Congress in weekend sessions as budget battle rages

WASHINGTON - President Clinton called for negotiation and compromise Saturday to resolve a nasty budget war over taxes, immigration and education that forced Congress into a rare weekend session just 10 days from the presidential and congressional elections.

Citing bipartisan compromise on a number of recent bills, Clinton said: I'm not trying to provoke a confrontation. All I'm trying is to get the job done here.

''I'm not trying to harass them,'' the president said, responding to complaints by Republican leaders as he appeared in the White House briefing room. ''I'm just trying to get them to finish their job and go home.''

But he added: ''The real problem here is that the right wing of the Republican caucus has not permitted a compromise'' on the last few remaining bills, including education and tax relief.

He said such compromise has proved possible on other pieces of important legislation, including an agricultural appropriations bill which he signed on Saturday. He called that bills,on balance, good for all Americans even though he said he disagreed with parts of it.

Clinton said he is still hopeful a compromise solution can be crafted.

''If we make an agreement tonight they could go home on Monday,'' the president said.

The House voted 339-7 Saturday to approve another one-day bill to keep government agencies from closing and rekindling voters' memories of the 1995-96 shutdowns.

The Senate followed quickly with a 67-2 vote for the measure, which was needed because only six of the 13 must-pass spending bills for fiscal 2001, which began Oct. 1, have become law. Congress will have to meet again Sunday to approve another daylong extension.

Budget bargainers also planned to meet both days in hopes of bridging gaps over the remaining pieces of the $1.8 trillion federal budget. But with members of each party itching to draw partisan distinctions and eager to return home for campaigning, neither side wasted chances to lambast the other.

Senate Majority Leader Trent Lott, R-Miss., said Clinton's insistence on daily votes to keep the government open was ''harassment.''

At the White House, press secretary Jake Siewert disagreed.

''We're asking them to stay and work,'' Siewert said. ''We're available to work. We're available to negotiate.''

Republicans also accused Clinton of playing politics by issuing veto threats on two bills that contain many items Democrats demanded.

''It's a shame that this thing gets sacrificed in the face of politics because there are some really important things the president wanted,'' said House Speaker Dennis Hastert, R-Ill.

Clinton accused the GOP of fashioning bills without Democratic input that serve ''the elements in the right-wing of their caucus,'' and said he would not back down.

''I will not bend over backwards to be run over, not because of me or the Democrats in Congress, but because it's not good for the American people,'' he declared.

Leaders scheduled votes for Tuesday, which would surpass Oct. 28, 1990, as the closest Congress has ever worked up to Election Day, which this year falls on Nov. 7. Lawmakers have often returned after elections to complete work, but in those years they always began a break by mid-October.
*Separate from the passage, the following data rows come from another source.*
`src/rtl/ocs_pkg.sv`:
```
// constants, field layout and encodings of the output clock source select
// assumes an apb slave with 32-bit data and one aligned word per register
// Contract
// out 0 takes gp A div A on 00, hp A div C on 01
// out 1 single ended: gp A div B on 00, hp A div C on 01
// pair 0/1 differential: out 1 is inverted out 0, its field ignored
// out 2 takes gp A div C on 00, hp A div D on 01
// out 4 takes gp B div A on 00, hp B div C on 01
// out 5 single ended: gp B div C on 00, hp B div D on 01
// pair 4/5 differential: out 5 is inverted out 4, its field ignored
// out 6 takes gp B div A on 00, hp B div C on 01
// out 7 single ended: gp B div D on 00, hp B div D on 01
// pair 6/7 differential: out 7 is inverted out 6, its field ignored
// software enables gp synth B before using hp synth B differentially
// software enables gp synth A before using hp synth A differentially
// out 3 single: gp A div D / hp A div D; differential: inverted out 2
// pair mode field picks off, cmos variants, hcsl 101 or pecl 110
// written select takes effect; reads return last write, zero after reset

package ocs_pkg;

    // ********************************
    // register map
    // ********************************
    localparam int          ADDR_W       = 12;
    localparam int          DATA_W       = 32;
    localparam logic [9:0]  IDX_MODE_UP  = 10'h0B2;
    localparam logic [9:0]  IDX_MODE_LO  = 10'h0B3;
    localparam logic [9:0]  IDX_SEL_UP   = 10'h0B4;
    localparam logic [9:0]  IDX_SEL_LO   = 10'h0B5;
    localparam logic [11:0] ADDR_MODE_UP = {IDX_MODE_UP, 2'b00};
    localparam logic [11:0] ADDR_MODE_LO = {IDX_MODE_LO, 2'b00};
    localparam logic [11:0] ADDR_SEL_UP  = {IDX_SEL_UP, 2'b00};
    localparam logic [11:0] ADDR_SEL_LO  = {IDX_SEL_LO, 2'b00};

    // ********************************
    // fields and reset values
    // ********************************
    localparam int          REG_W     = 8;
    localparam int          SEL_W     = 2;
    localparam int          MODE_W    = 3;
    localparam int          PAIRS     = 4;
    localparam int          FIELD_STP = 4;
    localparam logic [7:0]  SEL_RST   = 8'h00;
    localparam logic [7:0]  MODE_RST  = 8'h00;
    localparam logic [7:0]  MODE_MASK = 8'h77;

    typedef enum logic [1:0] {
        SRC_GP   = 2'b00,
        SRC_HP   = 2'b01,
        SRC_RSV2 = 2'b10,
        SRC_RSV3 = 2'b11
    } ocs_src_t;

    typedef enum logic [2:0] {
        MODE_OFF   = 3'b000,
        MODE_EVEN  = 3'b001,
        MODE_ODD   = 3'b010,
        MODE_DUAL  = 3'b011,
        MODE_COMPL = 3'b100,
        MODE_HCSL  = 3'b101,
        MODE_PECL  = 3'b110,
        MODE_RSV   = 3'b111
    } ocs_mode_t;

endpackage

```
`src/rtl/ocs_top.sv`:
```
// apb register file and output clock source selection for eight outputs
// assumes tap inputs are synchronous levels sampled on core_clk_i
`timescale 1ns/100ps
`default_nettype none

module ocs_top
    import ocs_pkg::*;
(
    input  wire logic        core_clk_i,
    input  wire logic        resetn_i,
    input  wire logic        psel_i,
    input  wire logic        penable_i,
    input  wire logic        pwrite_i,
    input  wire logic [11:0] paddr_i,
    input  wire logic [31:0] pwdata_i,
    input  wire logic [3:0]  pstrb_i,
    output logic      [31:0] prdata_o,
    output logic             pready_o,
    output logic             pslverr_o,
    input  wire logic        gp_synth_a_div_a_i,
    input  wire logic        gp_synth_a_div_b_i,
    input  wire logic        gp_synth_a_div_c_i,
    input  wire logic        gp_synth_a_div_d_i,
    input  wire logic        gp_synth_b_div_a_i,
    input  wire logic        gp_synth_b_div_c_i,
    input  wire logic        gp_synth_b_div_d_i,
    input  wire logic        hp_synth_a_div_c_i,
    input  wire logic        hp_synth_a_div_d_i,
    input  wire logic        hp_synth_b_div_c_i,
    input  wire logic        hp_synth_b_div_d_i,
    output logic             cfg_clock_pin_0_o,
    output logic             cfg_clock_pin_1_o,
    output logic             cfg_clock_pin_2_o,
    output logic             cfg_clock_pin_3_o,
    output logic             cfg_clock_pin_4_o,
    output logic             cfg_clock_pin_5_o,
    output logic             cfg_clock_pin_6_o,
    output logic             cfg_clock_pin_7_o,
    output logic      [7:0]  pin_enable_o
);

    // ********************************
    // register file
    // ********************************
    logic [7:0]  sel_lower;
    logic [7:0]  sel_upper;
    logic [7:0]  mode_lower;
    logic [7:0]  mode_upper;
    logic [7:0]  next_sel_lower;
    logic [7:0]  next_sel_upper;
    logic [7:0]  next_mode_lower;
    logic [7:0]  next_mode_upper;
    logic        wr_fire;
    logic        hit;
    logic [7:0]  rd_byte;

    // ********************************
    // apb answer
    // ********************************
    logic [31:0] next_prdata;
    logic        next_pready;
    logic        next_pslverr;
    logic        setup_phase;

    always_comb begin
        hit = 1'b1;
        rd_byte = 8'h00;
        case (paddr_i)
            ADDR_SEL_LO:  rd_byte = sel_lower;
            ADDR_SEL_UP:  rd_byte = sel_upper;
            ADDR_MODE_LO: rd_byte = mode_lower;
            ADDR_MODE_UP: rd_byte = mode_upper;
            default:      hit = 1'b0;
        endcase
    end

    // the answer is prepared in the setup cycle so that every bus output
    // leaves a flop; the cost is one access cycle per transfer
    assign setup_phase = psel_i & ~penable_i;

    always_comb begin
        next_pready  = setup_phase;
        next_pslverr = setup_phase & ~hit;
        next_prdata  = prdata_o;
        if (setup_phase) begin
            next_prdata = (hit & ~pwrite_i) ? {24'h000000, rd_byte} : 32'h00000000;
        end
    end

    always_ff @(posedge core_clk_i or negedge resetn_i) begin
        if (!resetn_i) begin
            prdata_o  <= 32'h00000000;
            pready_o  <= 1'b0;
            pslverr_o <= 1'b0;
        end else begin
            prdata_o  <= next_prdata;
            pready_o  <= next_pready;
            pslverr_o <= next_pslverr;
        end
    end

    // a write lands at the edge that completes the access phase
    assign wr_fire = psel_i & penable_i & pready_o & pwrite_i & pstrb_i[0];

    always_comb begin
        next_sel_lower  = sel_lower;
        next_sel_upper  = sel_upper;
        next_mode_lower = mode_lower;
        next_mode_upper = mode_upper;
        if (wr_fire) begin
            case (paddr_i)
                ADDR_SEL_LO:  next_sel_lower = pwdata_i[7:0];
                ADDR_SEL_UP:  next_sel_upper = pwdata_i[7:0];
                // reserved bits 3 and 7 are dropped so they read as zero
                ADDR_MODE_LO: next_mode_lower = pwdata_i[7:0] & MODE_MASK;
                ADDR_MODE_UP: next_mode_upper = pwdata_i[7:0] & MODE_MASK;
                default:      next_sel_lower = sel_lower;
            endcase
        end
    end

    always_ff @(posedge core_clk_i or negedge resetn_i) begin
        if (!resetn_i) begin
            sel_lower  <= SEL_RST;
            sel_upper  <= SEL_RST;
            mode_lower <= MODE_RST;
            mode_upper <= MODE_RST;
        end else begin
            sel_lower  <= next_sel_lower;
            sel_upper  <= next_sel_upper;
            mode_lower <= next_mode_lower;
            mode_upper <= next_mode_upper;
        end
    end

    // ********************************
    // source taps per pair
    // ********************************
    // hp synth taps feeding a differential pair need the matching gp synth
    // running; software keeps to that, this block cannot check it
    logic [3:0]  gp_even;
    logic [3:0]  hp_even;
    logic [3:0]  gp_odd;
    logic [3:0]  hp_odd;
    logic [15:0] sel_word;
    logic [15:0] mode_word;
    logic [7:0]  next_pin;
    logic [7:0]  next_en;
    logic [7:0]  pin;


    assign gp_even = {gp_synth_b_div_a_i, gp_synth_b_div_a_i,
                      gp_synth_a_div_c_i, gp_synth_a_div_a_i};
    assign hp_even = {hp_synth_b_div_c_i, hp_synth_b_div_c_i,
                      hp_synth_a_div_d_i, hp_synth_a_div_c_i};

    assign gp_odd  = {gp_synth_b_div_d_i, gp_synth_b_div_c_i,
                      gp_synth_a_div_d_i, gp_synth_a_div_b_i};
    assign hp_odd  = {hp_synth_b_div_d_i, hp_synth_b_div_d_i,
                      hp_synth_a_div_d_i, hp_synth_a_div_c_i};

    assign sel_word  = {sel_upper, sel_lower};
    assign mode_word = {mode_upper, mode_lower};

    // ********************************
    // pair selection
    // ********************************
    genvar p;
    generate
        for (p = 0; p < PAIRS; p = p + 1) begin : g_pair
            ocs_pair_mux u_mux (
                .mode_i     (mode_word[FIELD_STP*p +: MODE_W]),
                .sel_even_i (sel_word[FIELD_STP*p +: SEL_W]),
                .sel_odd_i  (sel_word[FIELD_STP*p+SEL_W +: SEL_W]),
                .gp_even_i  (gp_even[p]),
                .hp_even_i  (hp_even[p]),
                .gp_odd_i   (gp_odd[p]),
                .hp_odd_i   (hp_odd[p]),
                .clk_even_o (next_pin[2*p]),
                .clk_odd_o  (next_pin[2*p+1]),
                .en_even_o  (next_en[2*p]),
                .en_odd_o   (next_en[2*p+1])
            );
        end
    endgenerate

    // ********************************
    // output stage
    // ********************************
    // one flop stage keeps even and odd of a pair aligned, so the
    // inverted partner never leads or lags by a gate delay
    always_ff @(posedge core_clk_i or negedge resetn_i) begin
        if (!resetn_i) begin
            pin          <= 8'h00;
            pin_enable_o <= 8'h00;
        end else begin
            pin          <= next_pin;
            pin_enable_o <= next_en;
        end
    end

    assign cfg_clock_pin_0_o = pin[0];
    assign cfg_clock_pin_1_o = pin[1];
    assign cfg_clock_pin_2_o = pin[2];
    assign cfg_clock_pin_3_o = pin[3];
    assign cfg_clock_pin_4_o = pin[4];
    assign cfg_clock_pin_5_o = pin[5];
    assign cfg_clock_pin_6_o = pin[6];
    assign cfg_clock_pin_7_o = pin[7];

    logic diff_01;
    logic diff_23;
    logic diff_45;
    logic diff_67;

    assign diff_01 = mode_lower[2:0] inside {MODE_COMPL, MODE_HCSL, MODE_PECL};
    assign diff_23 = mode_lower[6:4] inside {MODE_COMPL, MODE_HCSL, MODE_PECL};
    assign diff_45 = mode_upper[2:0] inside {MODE_COMPL, MODE_HCSL, MODE_PECL};
    assign diff_67 = mode_upper[6:4] inside {MODE_COMPL, MODE_HCSL, MODE_PECL};
endmodule

`default_nettype wire

```
`src/rtl/ocs_pair_mux.sv`:
```
// source selection for one even/odd output pair, purely combinational
// assumes the caller registers the results
`timescale 1ns/100ps
`default_nettype none

module ocs_pair_mux
    import ocs_pkg::*;
(
    input  wire logic [2:0] mode_i,
    input  wire logic [1:0] sel_even_i,
    input  wire logic [1:0] sel_odd_i,
    input  wire logic       gp_even_i,
    input  wire logic       hp_even_i,
    input  wire logic       gp_odd_i,
    input  wire logic       hp_odd_i,
    output logic            clk_even_o,
    output logic            clk_odd_o,
    output logic            en_even_o,
    output logic            en_odd_o
);

    logic odd_single;

    always_comb begin
        case (sel_even_i)
            SRC_GP:  clk_even_o = gp_even_i;
            SRC_HP:  clk_even_o = hp_even_i;
            default: clk_even_o = 1'b0;
        endcase
        odd_single = 1'b0;
        case (sel_odd_i)
            SRC_GP:  odd_single = gp_odd_i;
            SRC_HP:  odd_single = hp_odd_i;
            default: odd_single = 1'b0;
        endcase
        // complementary and both differential modes ignore the odd field
        case (mode_i)
            MODE_EVEN: begin
                en_even_o = 1'b1;
                en_odd_o  = 1'b0;
                clk_odd_o = odd_single;
            end
            MODE_ODD: begin
                en_even_o = 1'b0;
                en_odd_o  = 1'b1;
                clk_odd_o = odd_single;
            end
            MODE_DUAL: begin
                en_even_o = 1'b1;
                en_odd_o  = 1'b1;
                clk_odd_o = odd_single;
            end
            MODE_COMPL, MODE_HCSL, MODE_PECL: begin
                en_even_o = 1'b1;
                en_odd_o  = 1'b1;
                clk_odd_o = ~clk_even_o;
            end
            default: begin
                en_even_o = 1'b0;
                en_odd_o  = 1'b0;
                clk_odd_o = odd_single;
            end
        endcase
    end

endmodule

`default_nettype wire

```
In a 49-42 vote Friday, the Senate gave final congressional approval to a $39.9 billion bill financing the Commerce, Justice and State departments that Clinton has promised to veto, chiefly because it fails to liberalize immigration laws as much as he wants.

With both sides insisting the battle would help them with Hispanic voters and others, White House officials said the veto would come quickly. That would likely trigger intensified negotiations on the bill.

Clinton wants to help up to 2 million immigrants, including amnesty for those who arrived illegally before 1986. Republicans would help half that many people by easing restrictions on relatives of permanent residents and letting others with decade-old immigration disputes go to court.

GOP leaders held off on a final Senate vote on a separate bill that would cut taxes for health care costs, small businesses and others by $240 billion over 10 years.

That measure - which would also boost the minimum wage and eliminate $30 billion in planned Medicare cuts for health care providers - also faces a veto threat because Clinton says it shortchanges school construction and low-income families and is overly generous to health maintenance organizations.

Republican leaders said they had less flexibility to bargain on the tax bill because it would be too difficult to get GOP support for changes.

At the White House on Friday, Clinton signed spending bills for veterans, housing, energy and water programs.

Amid the verbal battling, White House and congressional negotiators sought middle ground on a $350 billion measure financing labor, health and education programs.

The two sides moved Friday toward providing roughly $4.4 billion more for hiring teachers and other Democratic priorities in the measure, participants said. There also would be an additional $600 million for programs Republicans want.

But gaps remained over specifics, including a GOP effort to block the administration from imposing rules, opposed by business, aimed at reducing workplace injuries.

Bargainers also faced a deluge of lawmakers' requests - 235 by one list - for late add-ons to the bills, from Internet gambling legislation to $1.7 million for an Oklahoma land-rush memorial.

The tax measure contains reductions aimed at encouraging investments in poor urban and rural communities, helping people with long-term care and health expenses and aiding people who various pension savings plans. It also would boost the current $5.15 hourly minimum wage by $1 by January 2002.